Il generale cirenaico Haftar è a un passo dalla conquista di Tripoli e quindi dell’ultimo lembo di Libia. Le sue forze armate, dopo aver spadroneggiato il mese scorso nel Fezzan intorno ai più grandi campi petroliferi – incluso quelli dell’Eni – si sono ritirate da lì per lanciarsi in una avanzata in Tripolitania.

Per il momento si sono attestate nell’area di Abu Hadi, vicino Sirte, città fino al 2016 roccaforte dell’Isis e prima di allora luogo della sconfitta definitiva e della morte del colonnello Gheddafi.

I sopraffattori di Gheddafi erano misuratini, della città-Stato di Misurata, in seguito architrave della milizia governativa Bunian al Marsus (Edificio dalle fondamenta solide) che ha riconquistato Sirte dopo un anno di assedio e quasi 800 morti. Bunian al Marsus è stata riconfermata in queste ore dal consiglio locale dei saggi unica milizia legittimata a Sirte, ma non sembra interessata ad allontanare Haftar. Piuttosto in attesa degli eventi.

Nel frattempo a Tripoli c’è grande agitazione. Ieri il portavoce del governo smentiva un attentato, a vuoto, contro il premier Serraj al suo arrivo all’aeroporto di Mitiga di ritorno dal Qatar dove ha incontrato Haftar il 27 febbraio insieme all’inviato Onu Salamè. E sempre ieri gli ambasciatori europei presenti nella capitale si sono dati appuntamento al capezzale politico di Serraj.

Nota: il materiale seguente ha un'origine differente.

[src/rtl/adc_capture_ctrl.sv]
// Triggered ADC capture controller: waits for a level crossing, stores DEPTH decimated
// samples, then streams a 0xA5 header plus the buffer to serial_tx one byte per handshake.
module adc_capture_ctrl #(
  parameter int AW    = 8,
  parameter int DEPTH = 256
) (
  input  logic       clk12,
  input  logic       reset,
  input  logic [7:0] adc_data,
  input  logic       arm,
  input  logic       abort,
  input  logic       force_trig,
  input  logic [7:0] trig_level,
  input  logic       trig_fall,
  input  logic [3:0] decim,
  input  logic       end_of_send,
  output logic [7:0] sbyte,
  output logic       sbyte_rdy,
  output logic       busy,
  output logic       done,
  output logic [2:0] state_o
);

  typedef enum logic [2:0] {
    ST_IDLE    = 3'd0,
    ST_ARMED   = 3'd1,
    ST_CAPTURE = 3'd2,
    ST_LOAD    = 3'd3,
    ST_REQ     = 3'd4,
    ST_WAIT    = 3'd5
  } state_t;

  state_t        state, state_nx;
  logic [7:0]    mem [DEPTH];
  logic [7:0]    mem_q;
  logic [7:0]    prev;
  logic          prev_valid;
  logic [3:0]    decim_r;
  logic [3:0]    dec_cnt;
  logic [AW-1:0] wr_addr;
  logic [AW:0]   rd_idx;
  logic [AW-1:0] rd_addr;
  logic [AW-1:0] mem_wa;
  logic          mem_we;
  logic          trig_hit;
  logic          trig_go;
  logic          cap_wr;
  logic          last_wr;
  logic          last_byte;

  always_comb begin
    trig_hit  = '0;
    if (prev_valid) begin
      if (trig_fall) trig_hit = (prev > trig_level) && (adc_data <= trig_level);
      else           trig_hit = (prev < trig_level) && (adc_data >= trig_level);
    end
    trig_go   = (state == ST_ARMED) && (trig_hit || force_trig);
    cap_wr    = (state == ST_CAPTURE) && (dec_cnt == decim_r);
    last_wr   = cap_wr && (wr_addr == AW'(DEPTH - 1));
    last_byte = (rd_idx == (AW+1)'(DEPTH));
    rd_addr   = AW'(rd_idx - 1'b1);
    mem_we    = !abort && (trig_go || cap_wr);
    mem_wa    = (state == ST_ARMED) ? '0 : wr_addr;
  end

  always_comb begin
    state_nx = state;
    case (state)
      ST_IDLE:    if (arm) state_nx = ST_ARMED;
      ST_ARMED:   if (trig_go) state_nx = ST_CAPTURE;
      ST_CAPTURE: if (last_wr) state_nx = ST_LOAD;
      ST_LOAD:    state_nx = ST_REQ;
      ST_REQ:     state_nx = ST_WAIT;
      ST_WAIT:    if (end_of_send) state_nx = last_byte ? ST_IDLE : ST_LOAD;
      default:    state_nx = ST_IDLE;
    endcase
    if (abort) state_nx = ST_IDLE;
  end

  always_ff @(posedge clk12 or posedge reset) begin
    if (reset) state <= ST_IDLE;
    else       state <= state_nx;
  end

  // Buffer RAM with registered read port; the read issued in LOAD is consumed in REQ.
  always_ff @(posedge clk12) begin
    if (mem_we) mem[mem_wa] <= adc_data;
    if (state == ST_LOAD) mem_q <= mem[rd_addr];
  end

  always_ff @(posedge clk12 or posedge reset) begin
    if (reset) begin
      sbyte      <= '0;
      sbyte_rdy  <= '0;
      busy       <= '0;
      done       <= '0;
      prev       <= '0;
      prev_valid <= '0;
      decim_r    <= '0;
      dec_cnt    <= '0;
      wr_addr    <= '0;
      rd_idx     <= '0;
    end else begin
      busy      <= (state_nx != ST_IDLE);
      done      <= (state == ST_WAIT) && end_of_send && last_byte && !abort;
      sbyte_rdy <= (state == ST_REQ) && !abort;
      if ((state == ST_REQ) && !abort) sbyte <= (rd_idx == '0) ? 8'hA5 : mem_q;
      case (state)
        ST_IDLE: if (arm) begin
          decim_r    <= decim;
          prev_valid <= 1'b0;
        end
        ST_ARMED: begin
          prev       <= adc_data;
          prev_valid <= 1'b1;
          if (trig_go) begin
            wr_addr <= AW'(1);
            dec_cnt <= '0;
          end
        end
        ST_CAPTURE: if (cap_wr) begin
          wr_addr <= wr_addr + 1'b1;
          dec_cnt <= '0;
          if (last_wr) rd_idx <= '0;
        end else begin
          dec_cnt <= dec_cnt + 1'b1;
        end
        ST_WAIT: if (end_of_send && !last_byte) rd_idx <= rd_idx + 1'b1;
        default: ;
      endcase
    end
  end

  assign state_o = state;

endmodule

[config.mk]
export PLATFORM = sky130hd
export DESIGN_NAME = adc_capture_ctrl
export DESIGN_NICKNAME = d
export VERILOG_FILES = /design/src/rtl/adc_capture_ctrl.sv
export SDC_FILE = /design/constraint.sdc
export NUM_CORES = 2
export LEC_CHECK = 0
export BUFFER_PORTS_ARGS = -buffer_cell sky130_fd_sc_hd__buf_2
export CORE_MARGIN = 2
export CORE_UTILIZATION = 50
export DETAILED_ROUTE_END_ITERATION = 12
export PLACE_DENSITY_LB_ADDON = 0.15
export SLEW_MARGIN = 15
export SYNTH_ARGS = -nofsm -noshare
export SYNTH_HDL_FRONTEND = slang
export SYNTH_SLANG_ARGS = --single-unit
[constraint.sdc]
create_clock -name clk12 -period 4.75 [get_ports clk12]
set_input_delay 0.2375 -clock clk12 [delete_from_list [all_inputs] [get_ports clk12]]
set_output_delay 0.2375 -clock clk12 [all_outputs]
set_load 0.01 [all_outputs]
Word level (Yosys, flattened, before mapping) --
Memories as Yosys holds them, arrays and structs flattened. A register that Yosys moved wholly into a read port is not among the register bits. Cells that the tools add are included.
Operators by class: add/sub/neg operators 4, reduce and logical (&&, ||, !) cells 26, eq/ne operators 13, mux-type cells 25, magnitude comparators 4
Operator list (count):
- 8-bit 2-to-1 mux | 4
- 9-bit 2-to-1 mux | 3
- 3-bit case mux with 6 select lines | 1
- 9-bit case mux with 2 select lines | 1
- 8-bit case mux with 2 select lines | 1
- 3-bit 2-to-1 mux | 5
- 1-bit logical AND | 11
- 9-bit by 1-bit adder with 9-bit output, second input constant | 1
- 9-bit == test, second input constant | 1
- 9-bit logical NOT | 1
- 8-bit by 1-bit adder with 8-bit output, second input constant | 1
- 8-bit == test, second input constant | 1
- 8-bit greater-or-equal comparator | 1
- 8-bit > comparator | 1
- 8-bit <= comparator | 1
- 8-bit < comparator | 1
- 4-bit 2-to-1 mux | 2
- 2-bit inequality test, second input constant | 4
- 4-bit case mux with 2 select lines | 1
- 8-bit by 1-bit subtractor with 8-bit output, second input constant | 1
- 3-bit by 2-bit == test with 1-bit output, second input constant | 2
- 3-bit == test, second input constant | 2
- 2-bit AND reduction | 3
- 2-bit nonzero test | 3
- 13 further kinds | 19
Word-level totals: bits in writable memories 2048, output and inout bits 14, logic and storage cells 84, memories 1, bits in registers 48, input port bits 27
Memory list:
- mem | depth 256, bits a word 8, read ports 1, clocked after memory_dff 1, wr ports 1, RTL line 34 | logic [7:0] mem [DEPTH];

Logic depth before layout (Yosys ltp) --
depth after elaboration 10, gate-level depth with buffers 18, depth with buffers taken out 9

Worst setup path after synthesis --
OpenSTA, ideal clock, no wires.
path type register -> register, from register rd_idx[0], to register mem_q[6] (read register of mem), data pin, arrival time 3973 ps, setup slack 511 ps, stages on the path, launching flop included 19, data required time 4484 ps, cells stage by stage dfrtp_1 -> buf_2 -> buf_2 -> buf_2 -> buf_2 -> buf_2 -> inv_1 -> ha_1 -> clkbuf_1 -> buf_2 -> buf_2 -> clkbuf_1 -> buf_1 -> mux4_2 -> mux2i_1 -> a32oi_1 -> nand4_1 -> nand2_1 -> nand4b_1
Between the ends: word-level cells in the longest chain between the ends 1
Ends and longest elaborated chain:
- start: declaration | RTL line 41 | logic [AW:0] rd_idx;
- start signal: assignment | RTL line 128 | ST_WAIT: if (end_of_send && !last_byte) rd_idx <= rd_idx + 1'b1;
- 8-bit by 1-bit subtractor with 8-bit output | RTL line 61 | rd_addr = AW'(rd_idx - 1'b1);
- end: declaration | RTL line 35 | logic [7:0] mem_q;
No other way between the ends. A chain may end at the register's enable or synchronous reset.

Final worst setup path --
from register rd_idx[0], to register mem_q[3] (read register of mem), data pin
The elaborated chain is that of the path after synthesis.

==> metrics <==
status=completed; post-CTS setup buffer count=0; Initial Util=50.44%; Worst Setup Slack, final=0.3447 ns; crit path max fanout=27; Critical Path End Type=register; clk root buf=clkbuf_16; DPL Wire Length=124.3 mm; Avg Cell Area, Syn=19.77 um2; DP Worst Slack=0.3769 ns; Startpoint Class=register; final setup vio count=0; Die Wd=409.7 um; Fin. Hold Viols=0; vias in the first global route=41070; Final Critical Period=4.405 ns; IR drop worst, VDD=430.1 uV; final slew viol count=0; IO Pins=41; nets@finish=4451; clock sink total=2104; drt total wl=202.9 mm; Port-buffer cells=40; area of the multi-input gates=0.01840 mm2; initial antenna violation count=5; Syn Std Cell Area=0.08229 mm2; most frequent cells in the layout=edfxtp_1, mux4_2, nand2_1; register area share after synthesis=76.48%; grt ovf=0; Cell Pwr Density=454.7 mW/mm2; Worst-Margin Slew=1.155 ns; post-synthesis cell count=4163; fin crit share=92.74%; H-tree Lvls=4; insertion delay to the later sink of the worst-skew pair=0.85 ns; Worst EP required=5.32 ns; antenna-violating nets left=0; Core Footprint=0.1631 mm2; CP Class=register to register; vias post-DR=41100; synth unique cells=58; Seq. cell area=0.06294 mm2; first-pass GRT wire length=293.9 mm; Die ar.=0.1678 mm2; Leakage Power=29.34 nW; CTS tree=built; DR WL/cell=30.03 um; Inst Count DP=6351; Hold Crit Class=primary input to register; Synth Net Count=4211; Final Skew=0.03522 ns; largest net degree at the start of global routing=145; DR pass1 iterations=5; Synth Flop Type=edfxtp_1; commonest non-fill, non-tap cell in the layout=edfxtp_1; Setup TNS Final=0 ns; Vias/cell=6.081; drt first-iter violations=4895; Longest Clk Path Bufs=3; Total GRT Usage=24.36%; max-cap violations=0; RSZ-0062 raised after global routing=no; Synth Warn #=0; highest clock rate=227.0 MHz; height of the die=409.7 um; Rows=148; FFs w/ async S/R, synth=2.281%; Final Non-Filler Cells=6758; Hold WS=0.08297 ns; GPL Wtd Cong=0.8490; clock-pin slew on the worst setup and hold paths=0.06 ns; FILL cells=12120; Synth Register Bits=2104; total CTS buffers=209; DRC errors left=0; Layout area overhead=13.33%; Slew HR=23.00%; crit path DAT=4.98 ns; Post-synth EDFFs=2056; share of layout cells above drive strength 1=23.88%
cells in the mapped netlist, types with 21 or more instances:
cell type  count  area share, %
a21oi_1       78           0.47
buf_1         35           0.16
buf_2         71           0.43
clkbuf_1     133           0.61
dfrtp_1       48            1.5
edfxtp_1    2056             75
ha_1          21           0.32
mux2i_1       85            1.0
mux4_2       512             14
nand2_1      413            1.9
nand3_1      105           0.64
nand4_1       43           0.33
nor2_1       295            1.3
nor4_1        37           0.28
o22ai_1       40           0.30
metal layers:
| layer | wire [um] | part of all wire (%) | vias to the layer above | track usage, % |
|---|---|---|---|---|
| li1 | - | - | 17370 | - |
| met1 | 85910 | 42 | 21890 | 35.78 |
| met2 | 96590 | 48 | 1542 | 37.90 |
| met3 | 14710 | 7.2 | 294 | 4.166 |
| met4 | 5724 | 2.8 | 0 | 7.163 |
| met5 | 0 | 0 | - | 0 |
worst max-delay path, cell delays in order (launching register included):
cell and delay (ns):
dfrtp_4 0.58, inv_1 0.15, ha_1 0.57, xor2_4 0.65, buf_4 0.54, mux2i_1 0.44
o22ai_1 0.20, nor4_1 0.58, or4_1 0.28, nand4b_1 0.10
power by group:
part           leakage (nW)  switching (mW)  internal (mW)
Clock                  3.33            7.01           9.46
Combinational          6.93            3.18           2.17
Sequential             19.1           0.118           20.5
repair_timing:
| item | CTS | global route |
|---|---|---|
| endpoints found under the setup margin | 0 | 0 |
| hold buffers | 16 | 0 |
| hold endpoints to repair | 229 | 0 |
| gates resized for setup | 0 | 0 |
worst paths after layout:
kind                             start          end  slack (ns)  depth (start not counted)
setup / recovery             rd_idx[0]     mem_q[3]        0.34                          9
hold / removal             adc_data[2]  mem[235][2]        0.08                          2
setup reg to reg             rd_idx[0]     mem_q[3]        0.34                          9
hold reg to reg                prev[1]      prev[1]        0.49                          2
max in group asynchronous        reset    rd_idx[0]        4.04                          4
min in group asynchronous        reset      prev[0]        0.14                          4
through the flow:
step                      util, %  power [mW]  instance area, um2
after CTS                   57.16       42.73               93250
after global routing        57.16       43.73               93250
after floorplan                 -       24.31               82290
after global placement      52.87       26.35               86260
after detailed placement    52.87       26.37               86260
final                       57.17       42.40               93260
area by class of cell:
| cell class | instances | area share (%) |
|---|---|---|
| flip-flops and latches | 2104 | 67.49 |
| multi-input cells | 1797 | 19.73 |
| clock buffers | 277 | 6.024 |
| well taps | 2175 | 2.918 |
| repair buffers | 271 | 2.444 |
| clock inverters | 109 | 1.299 |
| inverters | 20 | 0.08050 |
| diodes | 5 | 0.01342 |
sequential cells by signal, summed over array words and instances (netlist names):
| signal | cells |
|---|---|
| dec_cnt | 4 |
| prev_valid | 1 |
| busy | 1 |
| done | 1 |
| mem_q | 8 |
| sbyte | 8 |
| mem | 2048 |
| decim_r | 4 |
| prev | 8 |
| rd_idx | 9 |
| state_o | 3 |
| sbyte_rdy | 1 |
| wr_addr | 8 |
kinds of logic after synthesis:
| family | Yosys count | share of synthesized area [%] |
|---|---|---|
| DFF | 2104 | 76.48 |
| adders and majority gates | 21 | 0.3193 |
| and+or+nand+nor | 967 | 5.109 |
| buffers and inverters | 262 | 1.330 |
| xor gates and xnor gates | 21 | 0.2235 |
| muxes | 602 | 15.11 |
| AOI/OAI and AO/OA | 186 | 1.420 |
(Power assumes the default switching activity.)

I rappresentanti di Austria, Belgio, Repubblica ceca, Finlandia, Francia, Germania, Italia, Polonia, Spagna, Svezia, Regno unito, Ungheria e Unione europea si sono autoconvocati per «uno scambio di opinioni sulla situazione politica e di sicurezza nel Paese» e per «sostenere il processo politico volto a porre fine al periodo di transizione», riporta il Libya Herald.

Al termine dell’incontro la delegazione Ue ha rilasciato una dichiarazione in cui si sottolineano i punti condivisi: dal sostegno alla missione Unsmil e all’inviato speciale Salamé, fino alla soddisfazione per la ripresa della produzione dei pozzi di Sharara nel Fezzan sotto la guida della compagnia libica Noc, passando per il ribadito impegno a sostenere elezioni «nazionali giuste e sicure il prima possibile». In caso di regime change, insomma, questi sono i paletti.